Os investigadores da Universidade do Texas em Austin (EUA) dizem por isso que, a exemplo do que acontece com as ilhas de calor, as cidades também estão diretamente associadas ao que chamam de “ilhas húmidas urbanas”. E defendem que a sua magnitude quase duplicou nos últimos 20 anos.

“Em geral, descobrimos que mais de 60% destas cidades globais têm mais precipitação do que as zonas rurais envolventes. Em seguida, comparámos com diferentes zonas climáticas e descobrimos que, se o clima local for mais quente e mais húmido, poderá haver uma maior anomalia de precipitação comparativamente com as cidades em zonas mais frias e secas”, afirmou uma das autoras do estudo, Xinxin Sui.

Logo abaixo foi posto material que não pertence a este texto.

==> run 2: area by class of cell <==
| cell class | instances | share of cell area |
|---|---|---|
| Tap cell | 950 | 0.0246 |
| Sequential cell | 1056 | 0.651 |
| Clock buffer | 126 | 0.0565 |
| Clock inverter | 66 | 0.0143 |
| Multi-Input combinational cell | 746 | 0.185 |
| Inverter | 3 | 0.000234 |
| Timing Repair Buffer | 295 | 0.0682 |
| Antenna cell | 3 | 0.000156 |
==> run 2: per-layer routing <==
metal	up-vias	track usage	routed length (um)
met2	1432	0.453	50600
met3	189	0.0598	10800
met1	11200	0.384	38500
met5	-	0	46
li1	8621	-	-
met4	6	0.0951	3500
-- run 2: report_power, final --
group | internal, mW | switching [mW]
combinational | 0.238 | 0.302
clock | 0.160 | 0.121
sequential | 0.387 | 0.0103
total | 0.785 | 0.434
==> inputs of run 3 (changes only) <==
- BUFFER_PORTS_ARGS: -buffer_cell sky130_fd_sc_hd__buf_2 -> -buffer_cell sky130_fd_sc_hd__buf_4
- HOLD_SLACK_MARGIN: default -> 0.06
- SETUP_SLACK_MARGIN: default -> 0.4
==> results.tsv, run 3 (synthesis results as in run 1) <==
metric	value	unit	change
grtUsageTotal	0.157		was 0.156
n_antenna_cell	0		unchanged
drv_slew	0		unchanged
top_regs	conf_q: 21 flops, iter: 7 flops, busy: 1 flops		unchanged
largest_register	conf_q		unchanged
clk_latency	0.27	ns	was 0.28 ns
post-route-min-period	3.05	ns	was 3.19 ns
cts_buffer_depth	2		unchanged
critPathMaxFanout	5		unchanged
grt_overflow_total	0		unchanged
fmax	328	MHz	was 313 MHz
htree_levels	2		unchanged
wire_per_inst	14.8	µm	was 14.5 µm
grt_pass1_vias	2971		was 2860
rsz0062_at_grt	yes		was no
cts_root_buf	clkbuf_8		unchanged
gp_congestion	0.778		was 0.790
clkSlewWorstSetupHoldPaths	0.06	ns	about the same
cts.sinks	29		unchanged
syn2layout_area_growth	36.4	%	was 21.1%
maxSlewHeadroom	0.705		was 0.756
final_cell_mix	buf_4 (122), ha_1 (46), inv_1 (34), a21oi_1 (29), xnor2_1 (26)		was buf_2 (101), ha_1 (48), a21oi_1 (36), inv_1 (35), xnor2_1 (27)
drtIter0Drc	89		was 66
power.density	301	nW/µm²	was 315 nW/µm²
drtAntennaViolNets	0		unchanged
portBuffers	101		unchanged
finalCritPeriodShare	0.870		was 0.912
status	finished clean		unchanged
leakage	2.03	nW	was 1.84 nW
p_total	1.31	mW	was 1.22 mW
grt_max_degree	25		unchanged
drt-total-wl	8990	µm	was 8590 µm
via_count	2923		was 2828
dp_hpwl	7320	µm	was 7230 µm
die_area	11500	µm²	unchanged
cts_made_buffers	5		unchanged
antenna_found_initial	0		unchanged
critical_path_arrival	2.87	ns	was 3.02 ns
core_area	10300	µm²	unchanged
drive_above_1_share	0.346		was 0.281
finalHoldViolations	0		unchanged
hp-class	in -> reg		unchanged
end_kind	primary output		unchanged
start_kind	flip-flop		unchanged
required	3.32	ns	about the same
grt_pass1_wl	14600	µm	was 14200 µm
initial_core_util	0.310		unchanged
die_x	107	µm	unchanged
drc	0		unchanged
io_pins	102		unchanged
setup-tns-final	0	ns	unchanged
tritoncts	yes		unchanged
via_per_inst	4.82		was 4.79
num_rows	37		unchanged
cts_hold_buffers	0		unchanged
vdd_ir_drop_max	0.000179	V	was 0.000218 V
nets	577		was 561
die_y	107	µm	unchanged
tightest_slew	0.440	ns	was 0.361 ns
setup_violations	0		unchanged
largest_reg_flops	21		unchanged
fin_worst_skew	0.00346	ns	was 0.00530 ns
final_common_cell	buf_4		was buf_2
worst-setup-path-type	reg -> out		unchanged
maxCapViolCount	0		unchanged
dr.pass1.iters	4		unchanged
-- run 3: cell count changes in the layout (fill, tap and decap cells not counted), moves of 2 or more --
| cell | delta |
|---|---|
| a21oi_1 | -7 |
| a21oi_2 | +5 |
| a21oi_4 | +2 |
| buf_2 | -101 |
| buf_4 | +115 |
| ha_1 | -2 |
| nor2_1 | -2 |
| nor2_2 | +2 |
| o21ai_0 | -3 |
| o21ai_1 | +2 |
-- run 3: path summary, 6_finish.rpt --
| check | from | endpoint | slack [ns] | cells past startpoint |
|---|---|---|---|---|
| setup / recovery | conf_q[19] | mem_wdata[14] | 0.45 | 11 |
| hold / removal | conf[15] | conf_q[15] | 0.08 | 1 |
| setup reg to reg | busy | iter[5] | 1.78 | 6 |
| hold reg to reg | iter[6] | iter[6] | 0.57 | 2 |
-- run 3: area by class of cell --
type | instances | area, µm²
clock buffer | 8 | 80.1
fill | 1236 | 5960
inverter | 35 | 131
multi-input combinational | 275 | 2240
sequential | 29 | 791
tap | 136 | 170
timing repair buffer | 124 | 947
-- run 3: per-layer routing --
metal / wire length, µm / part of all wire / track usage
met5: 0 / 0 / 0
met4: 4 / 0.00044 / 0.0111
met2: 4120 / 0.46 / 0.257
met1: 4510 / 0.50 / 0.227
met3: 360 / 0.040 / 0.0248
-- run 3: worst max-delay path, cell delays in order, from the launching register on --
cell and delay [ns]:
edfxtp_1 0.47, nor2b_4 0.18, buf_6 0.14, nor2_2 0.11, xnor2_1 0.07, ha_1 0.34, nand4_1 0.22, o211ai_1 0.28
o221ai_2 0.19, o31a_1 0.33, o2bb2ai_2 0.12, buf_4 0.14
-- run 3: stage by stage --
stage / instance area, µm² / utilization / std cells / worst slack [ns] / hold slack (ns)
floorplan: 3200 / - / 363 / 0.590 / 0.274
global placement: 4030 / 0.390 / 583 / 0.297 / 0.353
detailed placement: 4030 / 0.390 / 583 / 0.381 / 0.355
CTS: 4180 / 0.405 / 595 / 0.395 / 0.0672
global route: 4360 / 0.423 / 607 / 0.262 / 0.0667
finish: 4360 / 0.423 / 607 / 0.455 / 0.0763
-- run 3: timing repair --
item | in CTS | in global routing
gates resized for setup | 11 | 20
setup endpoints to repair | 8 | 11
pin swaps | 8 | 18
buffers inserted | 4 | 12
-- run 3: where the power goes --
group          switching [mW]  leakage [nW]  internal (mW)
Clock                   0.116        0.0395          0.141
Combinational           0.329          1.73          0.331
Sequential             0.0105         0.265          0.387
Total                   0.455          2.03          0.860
File: src/verilog/dir_settings.svh
`ifndef DIR_SETTINGS_SVH
`define DIR_SETTINGS_SVH

// directory geometry
`define DIR_SET_NUM 16
`define DIR_WAY_NUM 4
`define DIR_ADDR_W 16
`define DIR_OFFSET_W 4

// queue entries, also the credits upstream holds after reset
`define DIR_REQ_DEPTH 4
// responses the consumer can take after reset
`define DIR_RESP_CREDITS 2

// derived widths
`define DIR_INDEX_W $clog2(`DIR_SET_NUM)
`define DIR_TAG_W (`DIR_ADDR_W - `DIR_INDEX_W - `DIR_OFFSET_W)
`define DIR_WAY_W $clog2(`DIR_WAY_NUM)

`endif

File: src/verilog/cache_addr_pkg.sv
`include "dir_settings.svh"

package cache_addr_pkg;

    // address field widths
    localparam int ADDR_W   = `DIR_ADDR_W;
    localparam int OFFSET_W = `DIR_OFFSET_W;
    localparam int INDEX_W  = `DIR_INDEX_W;
    localparam int TAG_W    = `DIR_TAG_W;

    // one request word, seen either as opaque queue payload
    // or split into tag / set index / line offset
    typedef union packed {
        logic [ADDR_W-1:0] raw;
        struct packed {
            // upper bits select the line inside a set
            logic [TAG_W-1:0]    tag;
            logic [INDEX_W-1:0]  index;
            // byte within the line, ignored by the directory
            logic [OFFSET_W-1:0] offset;
        } fields;
    } addr_u;

endpackage

File: src/verilog/replace_if.sv
`timescale 1ns/1ps
`include "dir_settings.svh"

interface replace_if #(
    parameter int SET_NUM  = `DIR_SET_NUM,
    parameter int WAY_NUM  = `DIR_WAY_NUM,
    parameter int PORT_NUM = 2
);
    localparam int INDEX_W = $clog2(SET_NUM);

    // touch ports, port 0 for hits and port 1 for fills
    logic [PORT_NUM-1:0]              hit_en;
    logic [PORT_NUM-1:0][INDEX_W-1:0] hit_index;
    // one-hot way to mark as most recently used
    logic [PORT_NUM-1:0][WAY_NUM-1:0] hit_way;

    // victim lookup, answer is one-hot and arrives a cycle later
    logic [INDEX_W-1:0] miss_index;
    logic [WAY_NUM-1:0] miss_way;

    modport replace (
        input  hit_en, hit_index, hit_way, miss_index,
        output miss_way
    );

    modport client (
        output hit_en, hit_index, hit_way, miss_index,
        input  miss_way
    );

endinterface

File: src/verilog/tag_if.sv
`timescale 1ns/1ps
`include "dir_settings.svh"

interface tag_if;

    // compare group, driven from the queue head in the issue cycle
    logic [`DIR_INDEX_W-1:0] lookup_index;
    logic [`DIR_TAG_W-1:0]   lookup_tag;
    logic                    hit;
    logic [`DIR_WAY_W-1:0]   hit_way_idx;

    // fill group, driven from the fill stage
    logic                    fill_en;
    logic [`DIR_INDEX_W-1:0] fill_index;
    logic [`DIR_WAY_W-1:0]   fill_way_idx;
    logic [`DIR_TAG_W-1:0]   fill_tag;
    // old contents of the line about to be replaced
    logic                    victim_valid;
    logic [`DIR_TAG_W-1:0]   victim_tag;

    modport array (
        input  lookup_index, lookup_tag,
        input  fill_en, fill_index, fill_way_idx, fill_tag,
        output hit, hit_way_idx, victim_valid, victim_tag
    );

    modport ctrl (
        output lookup_index, lookup_tag,
        output fill_en, fill_index, fill_way_idx, fill_tag,
        input  hit, hit_way_idx, victim_valid, victim_tag
    );

endinterface
<file path="src/hw/idc_pkg.sv">
package idc_pkg;

    // Bus geometry
    localparam int WB_DATA_W = 32;
    localparam int WB_ADDR_W = 16;
    localparam int REG_IDX_W = 4;

    // Register index taken from byte address bits 5 to 2
    typedef logic [REG_IDX_W-1:0] reg_idx_t;

    // Register map
    localparam reg_idx_t IDX_DEVICE   = 4'd0;
    localparam reg_idx_t IDX_VERSION  = 4'd1;
    localparam reg_idx_t IDX_INT_SR   = 4'd2;
    localparam reg_idx_t IDX_INT_MASK = 4'd3;
    localparam reg_idx_t IDX_LED      = 4'd6;
    localparam reg_idx_t IDX_CLKSEL   = 4'd7;
    localparam reg_idx_t IDX_SPISS    = 4'd9;

    // LED geometry and register layout
    localparam int NUM_LEDS     = 12;
    localparam int NUM_LED_PINS = 4;
    localparam int LED_OVR_LSB  = 16;
    localparam int FP_LED_BIT   = 12;

    // Pin drive for one lit LED
    typedef struct packed {
        logic [NUM_LED_PINS-1:0] value;
        logic [NUM_LED_PINS-1:0] enable;
    } led_pattern_t;

    // Lower pin high for LEDs 0 to 5, reversed for 6 to 11
    localparam led_pattern_t LED_PATTERNS [NUM_LEDS] = '{
        '{value: 4'b0001, enable: 4'b0011},
        '{value: 4'b0001, enable: 4'b0101},
        '{value: 4'b0010, enable: 4'b0110},
        '{value: 4'b0100, enable: 4'b1100},
        '{value: 4'b0010, enable: 4'b1010},
        '{value: 4'b0001, enable: 4'b1001},
        '{value: 4'b0010, enable: 4'b0011},
        '{value: 4'b0100, enable: 4'b0101},
        '{value: 4'b0100, enable: 4'b0110},
        '{value: 4'b1000, enable: 4'b1100},
        '{value: 4'b1000, enable: 4'b1010},
        '{value: 4'b1000, enable: 4'b1001}
    };

endpackage

</file>
<file path="src/hw/idc_reg_bus_if.sv">
`timescale 1ns/1ps

// Decoded register access between the Wishbone port and the register bank
interface idc_reg_bus_if import idc_pkg::*; ();

    // Single write event of a transfer
    logic                 wr_stb;
    // Register index from address bits 5:2
    reg_idx_t             idx;
    logic [WB_DATA_W-1:0] wdata;
    // Address inside the 0x00-0x3F window
    logic                 sel_valid;
    // Read data for the current index
    logic [WB_DATA_W-1:0] rdata;

    modport port (
        output wr_stb, idx, wdata, sel_valid,
        input  rdata
    );

    modport target (
        input  wr_stb, idx, wdata, sel_valid,
        output rdata
    );

endinterface

</file>
<file path="src/hw/idc_wb_port.sv">
`timescale 1ns/1ps

module idc_wb_port import idc_pkg::*; (
    input  logic                 clk_i,
    input  logic                 rst_i,
    input  logic                 wb_cyc_i,
    input  logic                 wb_stb_i,
    input  logic                 wb_we_i,
    input  logic [WB_ADDR_W-1:0] wb_adr_i,
    input  logic [WB_DATA_W-1:0] wb_dat_i,
    output logic [WB_DATA_W-1:0] wb_dat_o,
    output logic                 wb_ack_o,
    idc_reg_bus_if.port          bus
);

    ////////////////////////////////////////////////////////////
    // Handshake
    ////////////////////////////////////////////////////////////

    logic ack_q;

    // Ack one edge after cyc and stb, held while both stay up
    always_ff @(posedge clk_i) begin
        if (rst_i) begin
            ack_q <= 1'b0;
        end else begin
            ack_q <= wb_cyc_i && wb_stb_i;
        end
    end

    // Master may abort the cycle at any time
    assign wb_ack_o = ack_q && wb_cyc_i;

    ////////////////////////////////////////////////////////////
    // Decode
    ////////////////////////////////////////////////////////////

    // Word index within the register window
    assign bus.idx       = wb_adr_i[5:2];
    // Upper address bits must be clear
    assign bus.sel_valid = (wb_adr_i[WB_ADDR_W-1:6] == '0);
    assign bus.wdata     = wb_dat_i;

    // Writes land on the ack cycle only
    assign bus.wr_stb = wb_ack_o && wb_we_i;

    // Read data straight from the bank while the cycle is open
    // Outside the window reads as zero
    assign wb_dat_o = (wb_cyc_i && bus.sel_valid) ? bus.rdata : '0;

endmodule

</file>
<file path="src/hw/idc_reg_bank.sv">
`timescale 1ns/1ps

module idc_reg_bank import idc_pkg::*; #(
    parameter logic [WB_DATA_W-1:0] DEVICE_ID  = "S5A7",
    parameter logic [WB_DATA_W-1:0] FW_VERSION = 32'h0000_0000
) (
    input  logic                 clk_i,
    input  logic                 rst_i,
    idc_reg_bus_if.target        bus,
    input  logic [WB_DATA_W-1:0] interrupt_i,
    input  logic [WB_DATA_W-1:0] led_value_i,
    output logic                 pci_interrupt_o,
    output logic                 sst_sel_o,
    output logic                 sst_sel_oe_o,
    output logic                 local_osc_en_o,
    output logic                 cs_b_o
);

    ////////////////////////////////////////////////////////////
    // Write decode
    ////////////////////////////////////////////////////////////

    logic                 wr_hit;
    logic                 wr_int_sr;
    logic                 wr_int_mask;
    logic                 wr_clksel;
    logic                 wr_spiss;

    logic [WB_DATA_W-1:0] int_sr_q;
    logic [WB_DATA_W-1:0] int_mask_q;
    logic [WB_DATA_W-1:0] clksel_q;
    logic [WB_DATA_W-1:0] spiss_q;

    // Write strobe only counts inside the window
    assign wr_hit      = bus.wr_stb && bus.sel_valid;
    assign wr_int_sr   = wr_hit && (bus.idx == IDX_INT_SR);
    assign wr_int_mask = wr_hit && (bus.idx == IDX_INT_MASK);
    assign wr_clksel   = wr_hit && (bus.idx == IDX_CLKSEL);
    assign wr_spiss    = wr_hit && (bus.idx == IDX_SPISS);

    ////////////////////////////////////////////////////////////
    // Interrupts
    ////////////////////////////////////////////////////////////

    // Status tracks the inputs every cycle
    // A write clears the bits set in the write data
    always_ff @(posedge clk_i) begin
        if (rst_i) begin
            int_sr_q <= '0;
        end else if (wr_int_sr) begin
            int_sr_q <= int_sr_q & ~bus.wdata;
        end else begin
            int_sr_q <= interrupt_i;
        end
    end

    // Mask bit set means source is blocked
    always_ff @(posedge clk_i) begin
        if (rst_i) begin
            int_mask_q <= '0;
        end else if (wr_int_mask) begin
            int_mask_q <= bus.wdata;
        end
    end

    assign pci_interrupt_o = |(int_sr_q & ~int_mask_q);

    ////////////////////////////////////////////////////////////
    // Clock select and slave select
    ////////////////////////////////////////////////////////////

    always_ff @(posedge clk_i) begin
        if (rst_i) begin
            clksel_q <= '0;
            spiss_q  <= '0;
        end else begin
            if (wr_clksel) begin
                clksel_q <= bus.wdata;
            end
            if (wr_spiss) begin
                spiss_q <= bus.wdata;
            end
        end
    end

    // Bit 0 SST select, bit 1 its enable, bit 2 oscillator enable
    assign sst_sel_o      = clksel_q[0];
    assign sst_sel_oe_o   = clksel_q[1];
    assign local_osc_en_o = clksel_q[2];
    // Chip select is active low
    assign cs_b_o         = ~spiss_q[0];

    ////////////////////////////////////////////////////////////
    // Readback
    ////////////////////////////////////////////////////////////

    always_comb begin
        case (bus.idx)
            IDX_DEVICE:   bus.rdata = DEVICE_ID;
            IDX_VERSION:  bus.rdata = FW_VERSION;
            IDX_INT_SR:   bus.rdata = int_sr_q;
            IDX_INT_MASK: bus.rdata = int_mask_q;
            IDX_LED:      bus.rdata = led_value_i;
            IDX_CLKSEL:   bus.rdata = clksel_q;
            IDX_SPISS:    bus.rdata = spiss_q;
            // Reserved slots
            default:      bus.rdata = '0;
        endcase
    end

endmodule

</file>
<file path="src/hw/idc_led_reg.sv">
`timescale 1ns/1ps

module idc_led_reg import idc_pkg::*; (
    input  logic                 clk_i,
    input  logic                 rst_i,
    input  logic                 wr_stb_i,
    input  logic [WB_DATA_W-1:0] wdata_i,
    input  logic [NUM_LEDS-1:0]  internal_led_i,
    output logic [WB_DATA_W-1:0] led_value_o
);

    logic [WB_DATA_W-1:0] led_q;
    logic [NUM_LEDS-1:0]  ovr_wr;
    logic [NUM_LEDS-1:0]  ovr_q;

    // Override field from the incoming write
    assign ovr_wr = wdata_i[LED_OVR_LSB +: NUM_LEDS];
    // Override field as currently stored
    assign ovr_q  = led_q[LED_OVR_LSB +: NUM_LEDS];

    always_ff @(posedge clk_i) begin
        if (rst_i) begin
            led_q <= '0;
        end else if (wr_stb_i) begin
            // Upper bits incl. front panel LED and override field
            led_q[WB_DATA_W-1:NUM_LEDS] <= wdata_i[WB_DATA_W-1:NUM_LEDS];
            // Overridden LEDs take software value, others the live source
            led_q[NUM_LEDS-1:0] <= (wdata_i[NUM_LEDS-1:0] & ovr_wr) |
                                   (internal_led_i & ~ovr_wr);
        end else begin
            // Sticky capture of internal flashes
            // Cleared only by a rewrite
            led_q[NUM_LEDS-1:0] <= led_q[NUM_LEDS-1:0] | (internal_led_i & ~ovr_q);
        end
    end

    assign led_value_o = led_q;

endmodule

</file>
<file path="src/hw/idc_led_charlieplex.sv">
`timescale 1ns/1ps

module idc_led_charlieplex import idc_pkg::*; (
    input  logic                    clk_i,
    input  logic                    rst_i,
    input  logic [NUM_LEDS-1:0]     led_on_i,
    output logic [NUM_LED_PINS-1:0] led_pin_o,
    output logic [NUM_LED_PINS-1:0] led_pin_oe_o
);

    localparam int STEP_W = $clog2(NUM_LEDS);

    ////////////////////////////////////////////////////////////
    // Scan step
    ////////////////////////////////////////////////////////////

    logic [STEP_W-1:0] step_q;
    logic              step_wrap;

    // Last LED slot
    assign step_wrap = (step_q == STEP_W'(NUM_LEDS - 1));

    // One LED slot per cycle, modulo NUM_LEDS
    always_ff @(posedge clk_i) begin
        if (rst_i) begin
            step_q <= '0;
        end else if (step_wrap) begin
            step_q <= '0;
        end else begin
            step_q <= step_q + 1'b1;
        end
    end

    ////////////////////////////////////////////////////////////
    // Pin drive
    ////////////////////////////////////////////////////////////

    led_pattern_t      step_pat;
    logic              step_lit;

    // Table lookup for the current slot
    assign step_pat = LED_PATTERNS[step_q];
    assign step_lit = led_on_i[step_q];

    // Registered pin state
    // Released pins float so the dark LEDs stay off
    always_ff @(posedge clk_i) begin
        if (rst_i) begin
            led_pin_o    <= '0;
            led_pin_oe_o <= '0;
        end else if (step_lit) begin
            // Exactly two pins driven, one high and one low
            led_pin_o    <= step_pat.value;
            led_pin_oe_o <= step_pat.enable;
        end else begin
            // Slot dark
            led_pin_oe_o <= '0;
        end
    end

endmodule

</file>
<file path="src/hw/surf_id_ctrl.sv">
`timescale 1ns/1ps

module surf_id_ctrl import idc_pkg::*; #(
    parameter logic [WB_DATA_W-1:0] DEVICE_ID  = "S5A7",
    parameter logic [WB_DATA_W-1:0] FW_VERSION = 32'h0000_0000
) (
    input  logic                    clk_i,
    input  logic                    rst_i,
    // Wishbone slave
    input  logic                    wb_cyc_i,
    input  logic                    wb_stb_i,
    input  logic                    wb_we_i,
    input  logic [WB_ADDR_W-1:0]    wb_adr_i,
    input  logic [WB_DATA_W-1:0]    wb_dat_i,
    output logic [WB_DATA_W-1:0]    wb_dat_o,
    output logic                    wb_ack_o,
    // Interrupts
    input  logic [WB_DATA_W-1:0]    interrupt_i,
    output logic                    pci_interrupt_o,
    // LEDs
    input  logic [NUM_LEDS-1:0]     internal_led_i,
    output logic [NUM_LED_PINS-1:0] led_pin_o,
    output logic [NUM_LED_PINS-1:0] led_pin_oe_o,
    output logic                    fp_led_o,
    // Clocking and flash select
    output logic                    sst_sel_o,
    output logic                    sst_sel_oe_o,
    output logic                    local_osc_en_o,
    output logic                    cs_b_o
);

    idc_reg_bus_if reg_bus ();

    logic [WB_DATA_W-1:0] led_value;
    logic                 led_wr_stb;

    ////////////////////////////////////////////////////////////
    // Bus port and register bank
    ////////////////////////////////////////////////////////////

    idc_wb_port u_wb_port (
        .clk_i    (clk_i),
        .rst_i    (rst_i),
        .wb_cyc_i (wb_cyc_i),
        .wb_stb_i (wb_stb_i),
        .wb_we_i  (wb_we_i),
        .wb_adr_i (wb_adr_i),
        .wb_dat_i (wb_dat_i),
        .wb_dat_o (wb_dat_o),
        .wb_ack_o (wb_ack_o),
        .bus      (reg_bus.port)
    );

    idc_reg_bank #(
        .DEVICE_ID  (DEVICE_ID),
        .FW_VERSION (FW_VERSION)
    ) u_reg_bank (
        .clk_i           (clk_i),
        .rst_i           (rst_i),
        .bus             (reg_bus.target),
        .interrupt_i     (interrupt_i),
        .led_value_i     (led_value),
        .pci_interrupt_o (pci_interrupt_o),
        .sst_sel_o       (sst_sel_o),
        .sst_sel_oe_o    (sst_sel_oe_o),
        .local_osc_en_o  (local_osc_en_o),
        .cs_b_o          (cs_b_o)
    );

    ////////////////////////////////////////////////////////////
    // LED path
    ////////////////////////////////////////////////////////////

    // LED register write qualified here only
    assign led_wr_stb = reg_bus.wr_stb && reg_bus.sel_valid && (reg_bus.idx == IDX_LED);

    idc_led_reg u_led_reg (
        .clk_i          (clk_i),
        .rst_i          (rst_i),
        .wr_stb_i       (led_wr_stb),
        .wdata_i        (reg_bus.wdata),
        .internal_led_i (internal_led_i),
        .led_value_o    (led_value)
    );

    // Scan uses only the per-LED state bits
    idc_led_charlieplex u_led_charlieplex (
        .clk_i        (clk_i),
        .rst_i        (rst_i),
        .led_on_i     (led_value[NUM_LEDS-1:0]),
        .led_pin_o    (led_pin_o),
        .led_pin_oe_o (led_pin_oe_o)
    );

    assign fp_led_o = led_value[FP_LED_BIT];

endmodule

</file>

Mas por que razão este fenómeno acontece mais nas cidades? Para os investigadores, a explicação pode estar diretamente relacionada com a presença de edifícios altos, que provocam uma convergência de ar em direção aos centros urbanos. “As cidades tendem a ter edifícios, especialmente edifícios altos, que fazem convergir ou amontoar o ar”, disse o meteorologista e coautor do estudo Marshall Shepherd, citado pelo jornal USA Today. “Pense em dois comboios a colidir; as suas extremidades dianteiras sobem. Isso é convergência”, concretizou.

Depois de analisarem as anomalias de precipitação durante quase duas décadas (de 2001 a 2020), os investigadores verificaram que estas variam consideravelmente entre continentes. Por exemplo, 85% das cidades África e 71% da Oceânia têm mais precipitação média anual do que zonas rurais à volta.

Já na Europa, os dados de satélite revelam duas realidades diferentes. Enquanto a maior parte das cidades do norte e do centro não têm precipitações extremas mais frequentes e de maior magnitude que as zonas rurais, “algumas grandes cidades do sul da Europa, como Milão, Nápoles e Barcelona, registam anomalias de precipitação extrema urbana notáveis”.

Para os autores do estudo, este fenómeno deve deixar em alerta todas as cidades mundiais, cada vez mais afetadas pelos efeitos das alterações climáticas. Isto porque além de estarem mais expostas e propensas a um aumento da precipitação, também têm os seus solos cada vez mais impermeabilizados. “A combinação destes dois fatores significa que temos de desenvolver formas inovadoras de nos prepararmos para as inundações repentinas”, conclui Zong-Liang Yang, também professor da Universidade do Texas em Austin.